---- THE DATA
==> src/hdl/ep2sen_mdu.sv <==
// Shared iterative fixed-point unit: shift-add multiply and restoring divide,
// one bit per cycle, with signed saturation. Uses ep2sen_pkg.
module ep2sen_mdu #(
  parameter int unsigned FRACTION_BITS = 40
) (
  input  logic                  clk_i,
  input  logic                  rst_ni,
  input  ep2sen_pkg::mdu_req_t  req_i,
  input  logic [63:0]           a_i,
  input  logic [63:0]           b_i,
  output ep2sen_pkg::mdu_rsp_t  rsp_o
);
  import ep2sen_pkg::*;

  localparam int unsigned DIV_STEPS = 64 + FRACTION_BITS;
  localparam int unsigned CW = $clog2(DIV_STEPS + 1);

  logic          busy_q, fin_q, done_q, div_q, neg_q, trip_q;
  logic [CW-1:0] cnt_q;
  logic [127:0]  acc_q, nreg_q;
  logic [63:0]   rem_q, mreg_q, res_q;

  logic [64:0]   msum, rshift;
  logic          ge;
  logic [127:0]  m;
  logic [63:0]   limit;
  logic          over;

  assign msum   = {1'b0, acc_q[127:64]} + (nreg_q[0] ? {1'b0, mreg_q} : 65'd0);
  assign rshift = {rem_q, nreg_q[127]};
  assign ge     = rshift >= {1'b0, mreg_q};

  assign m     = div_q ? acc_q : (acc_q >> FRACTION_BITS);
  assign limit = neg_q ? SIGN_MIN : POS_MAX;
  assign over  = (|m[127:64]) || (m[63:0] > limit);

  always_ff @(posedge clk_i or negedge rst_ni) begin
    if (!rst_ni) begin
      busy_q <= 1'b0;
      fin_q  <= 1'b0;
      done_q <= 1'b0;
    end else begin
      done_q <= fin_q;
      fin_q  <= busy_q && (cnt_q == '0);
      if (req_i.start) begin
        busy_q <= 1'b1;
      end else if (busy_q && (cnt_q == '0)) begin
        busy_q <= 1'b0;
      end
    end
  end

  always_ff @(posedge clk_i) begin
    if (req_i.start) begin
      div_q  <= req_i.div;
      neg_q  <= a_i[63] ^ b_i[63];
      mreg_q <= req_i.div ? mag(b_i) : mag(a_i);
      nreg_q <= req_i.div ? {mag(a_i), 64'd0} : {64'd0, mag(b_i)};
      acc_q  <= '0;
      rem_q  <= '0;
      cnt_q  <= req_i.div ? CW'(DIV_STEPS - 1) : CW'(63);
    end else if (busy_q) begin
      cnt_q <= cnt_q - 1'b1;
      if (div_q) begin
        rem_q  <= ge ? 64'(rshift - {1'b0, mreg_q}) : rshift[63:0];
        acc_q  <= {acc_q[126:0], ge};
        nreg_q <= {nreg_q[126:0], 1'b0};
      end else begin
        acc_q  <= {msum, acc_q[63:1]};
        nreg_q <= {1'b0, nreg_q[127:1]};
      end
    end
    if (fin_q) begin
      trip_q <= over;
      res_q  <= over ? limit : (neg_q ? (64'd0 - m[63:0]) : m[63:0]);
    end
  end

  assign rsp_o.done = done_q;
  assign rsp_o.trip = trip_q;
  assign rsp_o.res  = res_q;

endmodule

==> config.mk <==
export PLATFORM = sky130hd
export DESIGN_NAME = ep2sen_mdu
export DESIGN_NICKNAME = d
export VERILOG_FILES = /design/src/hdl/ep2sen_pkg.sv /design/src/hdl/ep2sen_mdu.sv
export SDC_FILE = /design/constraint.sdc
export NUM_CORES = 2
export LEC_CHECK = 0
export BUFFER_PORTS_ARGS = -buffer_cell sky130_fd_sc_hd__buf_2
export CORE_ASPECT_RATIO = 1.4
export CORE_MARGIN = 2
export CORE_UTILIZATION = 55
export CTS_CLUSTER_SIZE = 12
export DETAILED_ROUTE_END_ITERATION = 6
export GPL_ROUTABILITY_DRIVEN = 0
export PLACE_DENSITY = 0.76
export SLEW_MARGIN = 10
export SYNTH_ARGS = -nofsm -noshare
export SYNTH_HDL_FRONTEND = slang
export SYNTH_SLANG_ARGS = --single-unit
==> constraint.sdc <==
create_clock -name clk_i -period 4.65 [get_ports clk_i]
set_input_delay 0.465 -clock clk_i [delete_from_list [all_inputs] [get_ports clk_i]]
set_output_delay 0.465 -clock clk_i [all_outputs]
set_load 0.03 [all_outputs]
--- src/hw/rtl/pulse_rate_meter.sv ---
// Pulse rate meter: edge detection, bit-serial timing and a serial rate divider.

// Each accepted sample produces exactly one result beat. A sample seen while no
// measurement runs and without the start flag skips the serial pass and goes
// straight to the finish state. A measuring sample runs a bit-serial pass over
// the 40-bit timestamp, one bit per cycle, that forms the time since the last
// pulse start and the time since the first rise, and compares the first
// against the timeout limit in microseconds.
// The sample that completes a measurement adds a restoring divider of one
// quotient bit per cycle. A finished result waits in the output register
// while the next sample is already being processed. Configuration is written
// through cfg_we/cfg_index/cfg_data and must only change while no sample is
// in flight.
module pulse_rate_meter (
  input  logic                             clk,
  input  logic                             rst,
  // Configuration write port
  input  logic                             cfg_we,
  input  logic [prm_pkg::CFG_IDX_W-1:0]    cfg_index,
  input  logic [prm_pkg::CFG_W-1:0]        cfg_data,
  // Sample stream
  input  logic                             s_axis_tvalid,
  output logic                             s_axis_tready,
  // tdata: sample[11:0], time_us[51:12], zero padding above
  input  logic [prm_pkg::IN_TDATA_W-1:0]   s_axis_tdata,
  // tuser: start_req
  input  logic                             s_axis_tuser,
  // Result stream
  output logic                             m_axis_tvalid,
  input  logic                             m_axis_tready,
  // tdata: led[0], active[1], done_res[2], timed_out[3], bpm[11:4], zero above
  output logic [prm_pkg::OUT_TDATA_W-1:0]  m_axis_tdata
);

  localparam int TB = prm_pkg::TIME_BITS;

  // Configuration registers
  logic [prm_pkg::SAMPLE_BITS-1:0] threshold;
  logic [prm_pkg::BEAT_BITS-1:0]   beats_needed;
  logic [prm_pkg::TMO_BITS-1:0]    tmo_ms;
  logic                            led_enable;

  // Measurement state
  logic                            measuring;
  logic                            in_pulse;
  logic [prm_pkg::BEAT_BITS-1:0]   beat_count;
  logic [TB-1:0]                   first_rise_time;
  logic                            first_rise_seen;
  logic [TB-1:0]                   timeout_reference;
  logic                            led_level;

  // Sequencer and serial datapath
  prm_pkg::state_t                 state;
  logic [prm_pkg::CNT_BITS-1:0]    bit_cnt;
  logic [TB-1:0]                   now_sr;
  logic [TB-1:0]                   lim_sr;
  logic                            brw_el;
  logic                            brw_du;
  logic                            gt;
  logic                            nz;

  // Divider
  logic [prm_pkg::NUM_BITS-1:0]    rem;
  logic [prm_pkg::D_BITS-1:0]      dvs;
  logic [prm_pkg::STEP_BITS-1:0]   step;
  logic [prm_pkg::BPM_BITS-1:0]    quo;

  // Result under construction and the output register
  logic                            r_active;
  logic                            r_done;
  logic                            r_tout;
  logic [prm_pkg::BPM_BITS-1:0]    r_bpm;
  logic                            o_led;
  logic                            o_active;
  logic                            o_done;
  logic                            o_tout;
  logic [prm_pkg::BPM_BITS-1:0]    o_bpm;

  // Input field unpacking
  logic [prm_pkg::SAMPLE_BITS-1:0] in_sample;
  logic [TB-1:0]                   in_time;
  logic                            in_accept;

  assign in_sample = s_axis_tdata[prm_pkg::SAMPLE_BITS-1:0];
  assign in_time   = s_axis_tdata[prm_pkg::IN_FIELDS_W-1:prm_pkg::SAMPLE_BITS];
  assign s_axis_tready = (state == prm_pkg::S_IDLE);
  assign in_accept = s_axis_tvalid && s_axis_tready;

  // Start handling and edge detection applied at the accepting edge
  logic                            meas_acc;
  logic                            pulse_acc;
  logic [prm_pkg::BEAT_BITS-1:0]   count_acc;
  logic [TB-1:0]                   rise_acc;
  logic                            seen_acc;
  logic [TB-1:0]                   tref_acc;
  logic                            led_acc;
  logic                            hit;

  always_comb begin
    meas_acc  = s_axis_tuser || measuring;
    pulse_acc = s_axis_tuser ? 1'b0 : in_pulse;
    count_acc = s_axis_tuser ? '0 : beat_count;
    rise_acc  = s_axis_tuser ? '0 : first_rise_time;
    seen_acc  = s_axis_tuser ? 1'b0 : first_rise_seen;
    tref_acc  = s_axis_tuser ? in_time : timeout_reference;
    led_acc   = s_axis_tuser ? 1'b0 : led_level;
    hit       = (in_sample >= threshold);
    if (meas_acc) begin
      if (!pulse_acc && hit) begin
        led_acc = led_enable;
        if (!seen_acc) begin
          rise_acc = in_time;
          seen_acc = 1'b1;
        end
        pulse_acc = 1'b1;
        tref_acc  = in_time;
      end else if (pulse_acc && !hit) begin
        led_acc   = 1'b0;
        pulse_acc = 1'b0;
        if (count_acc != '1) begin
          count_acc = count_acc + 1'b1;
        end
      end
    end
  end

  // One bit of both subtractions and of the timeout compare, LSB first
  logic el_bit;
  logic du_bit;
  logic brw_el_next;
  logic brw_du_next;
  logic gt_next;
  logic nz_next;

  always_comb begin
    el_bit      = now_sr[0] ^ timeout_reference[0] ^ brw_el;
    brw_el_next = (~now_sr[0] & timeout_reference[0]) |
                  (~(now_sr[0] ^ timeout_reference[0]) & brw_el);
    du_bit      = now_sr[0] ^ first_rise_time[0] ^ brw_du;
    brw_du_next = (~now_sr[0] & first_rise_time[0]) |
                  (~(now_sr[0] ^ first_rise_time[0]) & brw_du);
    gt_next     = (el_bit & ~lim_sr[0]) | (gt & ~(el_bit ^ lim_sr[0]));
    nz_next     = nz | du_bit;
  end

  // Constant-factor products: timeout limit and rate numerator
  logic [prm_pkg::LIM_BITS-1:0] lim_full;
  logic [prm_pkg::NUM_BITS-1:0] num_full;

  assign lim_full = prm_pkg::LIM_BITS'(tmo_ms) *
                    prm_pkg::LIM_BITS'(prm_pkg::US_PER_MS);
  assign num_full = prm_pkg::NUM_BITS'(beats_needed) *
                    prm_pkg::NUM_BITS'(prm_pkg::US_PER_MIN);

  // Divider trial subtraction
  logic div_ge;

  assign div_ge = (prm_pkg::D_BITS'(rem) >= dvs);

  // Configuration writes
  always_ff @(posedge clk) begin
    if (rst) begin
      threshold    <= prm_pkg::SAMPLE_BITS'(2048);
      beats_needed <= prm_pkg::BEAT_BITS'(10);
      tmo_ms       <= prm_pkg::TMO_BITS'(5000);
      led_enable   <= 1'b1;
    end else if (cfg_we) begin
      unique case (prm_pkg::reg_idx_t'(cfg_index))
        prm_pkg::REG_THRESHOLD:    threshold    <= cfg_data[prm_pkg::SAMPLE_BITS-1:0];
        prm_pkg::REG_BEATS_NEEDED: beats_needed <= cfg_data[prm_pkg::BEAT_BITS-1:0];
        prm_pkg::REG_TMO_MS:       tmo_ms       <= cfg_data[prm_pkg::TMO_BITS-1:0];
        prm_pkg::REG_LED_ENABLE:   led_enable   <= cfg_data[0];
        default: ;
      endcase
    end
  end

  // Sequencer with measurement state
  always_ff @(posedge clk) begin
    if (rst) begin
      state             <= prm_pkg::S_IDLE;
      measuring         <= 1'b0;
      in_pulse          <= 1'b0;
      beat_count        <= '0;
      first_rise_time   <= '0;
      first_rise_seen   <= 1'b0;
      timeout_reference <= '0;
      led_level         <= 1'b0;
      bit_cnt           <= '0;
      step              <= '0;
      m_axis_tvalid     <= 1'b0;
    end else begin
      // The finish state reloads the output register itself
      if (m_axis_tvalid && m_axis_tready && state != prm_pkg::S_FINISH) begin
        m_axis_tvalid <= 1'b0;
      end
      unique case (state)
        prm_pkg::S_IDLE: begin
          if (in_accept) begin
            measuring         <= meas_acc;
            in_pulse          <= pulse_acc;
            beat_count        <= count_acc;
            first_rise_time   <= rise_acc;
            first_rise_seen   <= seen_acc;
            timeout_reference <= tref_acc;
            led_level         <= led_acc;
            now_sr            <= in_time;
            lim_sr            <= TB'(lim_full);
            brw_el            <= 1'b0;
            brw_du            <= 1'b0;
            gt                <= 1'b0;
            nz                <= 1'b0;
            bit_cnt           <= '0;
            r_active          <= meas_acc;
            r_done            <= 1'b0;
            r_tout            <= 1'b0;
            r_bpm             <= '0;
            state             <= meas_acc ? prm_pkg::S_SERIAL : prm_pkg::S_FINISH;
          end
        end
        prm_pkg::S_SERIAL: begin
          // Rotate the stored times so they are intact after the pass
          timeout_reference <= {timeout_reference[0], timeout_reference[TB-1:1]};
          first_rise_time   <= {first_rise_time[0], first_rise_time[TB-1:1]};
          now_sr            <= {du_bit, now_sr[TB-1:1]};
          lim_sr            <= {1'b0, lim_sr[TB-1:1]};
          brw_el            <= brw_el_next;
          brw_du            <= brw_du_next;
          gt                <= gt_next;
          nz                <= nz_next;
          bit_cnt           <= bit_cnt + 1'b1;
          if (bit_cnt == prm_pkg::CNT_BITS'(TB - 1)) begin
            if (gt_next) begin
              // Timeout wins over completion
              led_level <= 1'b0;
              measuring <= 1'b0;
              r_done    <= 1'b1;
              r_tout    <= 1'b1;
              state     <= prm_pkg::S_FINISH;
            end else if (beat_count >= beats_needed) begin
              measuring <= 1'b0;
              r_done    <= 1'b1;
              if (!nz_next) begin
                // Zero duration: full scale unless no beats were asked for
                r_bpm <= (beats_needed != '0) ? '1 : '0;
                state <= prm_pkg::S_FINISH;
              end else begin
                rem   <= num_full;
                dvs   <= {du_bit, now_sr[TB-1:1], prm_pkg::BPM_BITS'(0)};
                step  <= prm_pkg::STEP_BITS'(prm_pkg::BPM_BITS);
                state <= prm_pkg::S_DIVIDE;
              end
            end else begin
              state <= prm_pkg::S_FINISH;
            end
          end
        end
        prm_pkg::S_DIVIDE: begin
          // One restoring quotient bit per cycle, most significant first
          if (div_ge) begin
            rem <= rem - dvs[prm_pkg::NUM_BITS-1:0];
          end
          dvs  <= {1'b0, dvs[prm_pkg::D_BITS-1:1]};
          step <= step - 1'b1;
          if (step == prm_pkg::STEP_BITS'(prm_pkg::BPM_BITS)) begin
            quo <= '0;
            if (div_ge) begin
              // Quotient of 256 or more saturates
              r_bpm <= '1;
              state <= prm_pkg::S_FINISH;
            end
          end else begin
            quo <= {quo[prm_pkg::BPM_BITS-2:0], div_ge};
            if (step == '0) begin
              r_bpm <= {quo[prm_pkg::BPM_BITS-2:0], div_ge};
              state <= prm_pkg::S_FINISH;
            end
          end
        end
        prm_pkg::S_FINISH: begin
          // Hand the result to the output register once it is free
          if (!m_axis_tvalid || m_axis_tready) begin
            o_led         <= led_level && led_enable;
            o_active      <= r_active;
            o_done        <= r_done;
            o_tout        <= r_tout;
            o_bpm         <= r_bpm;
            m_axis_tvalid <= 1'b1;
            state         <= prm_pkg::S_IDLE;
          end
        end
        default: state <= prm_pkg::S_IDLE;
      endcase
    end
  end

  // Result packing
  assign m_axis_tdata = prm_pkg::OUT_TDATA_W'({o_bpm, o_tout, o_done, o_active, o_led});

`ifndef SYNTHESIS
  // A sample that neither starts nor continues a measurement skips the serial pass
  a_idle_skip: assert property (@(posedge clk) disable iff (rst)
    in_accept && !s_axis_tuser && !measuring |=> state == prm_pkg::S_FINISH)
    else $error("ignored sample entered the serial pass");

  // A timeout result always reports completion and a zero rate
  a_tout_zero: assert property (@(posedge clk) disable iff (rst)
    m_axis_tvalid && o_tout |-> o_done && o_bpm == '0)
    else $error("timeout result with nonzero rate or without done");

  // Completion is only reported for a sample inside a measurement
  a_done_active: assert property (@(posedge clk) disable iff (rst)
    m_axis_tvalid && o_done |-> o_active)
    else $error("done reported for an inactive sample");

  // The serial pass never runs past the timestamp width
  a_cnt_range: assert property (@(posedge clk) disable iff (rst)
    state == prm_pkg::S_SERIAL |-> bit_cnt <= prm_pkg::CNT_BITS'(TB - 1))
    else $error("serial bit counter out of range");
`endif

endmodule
--------
◆ AIM OF THE EXERCISE
Read through the data and copy every line where "above" shows up.

◆ TASK SOLUTION
  // tdata: sample[11:0], time_us[51:12], zero padding above
  // tdata: led[0], active[1], done_res[2], timed_out[3], bpm[11:4], zero above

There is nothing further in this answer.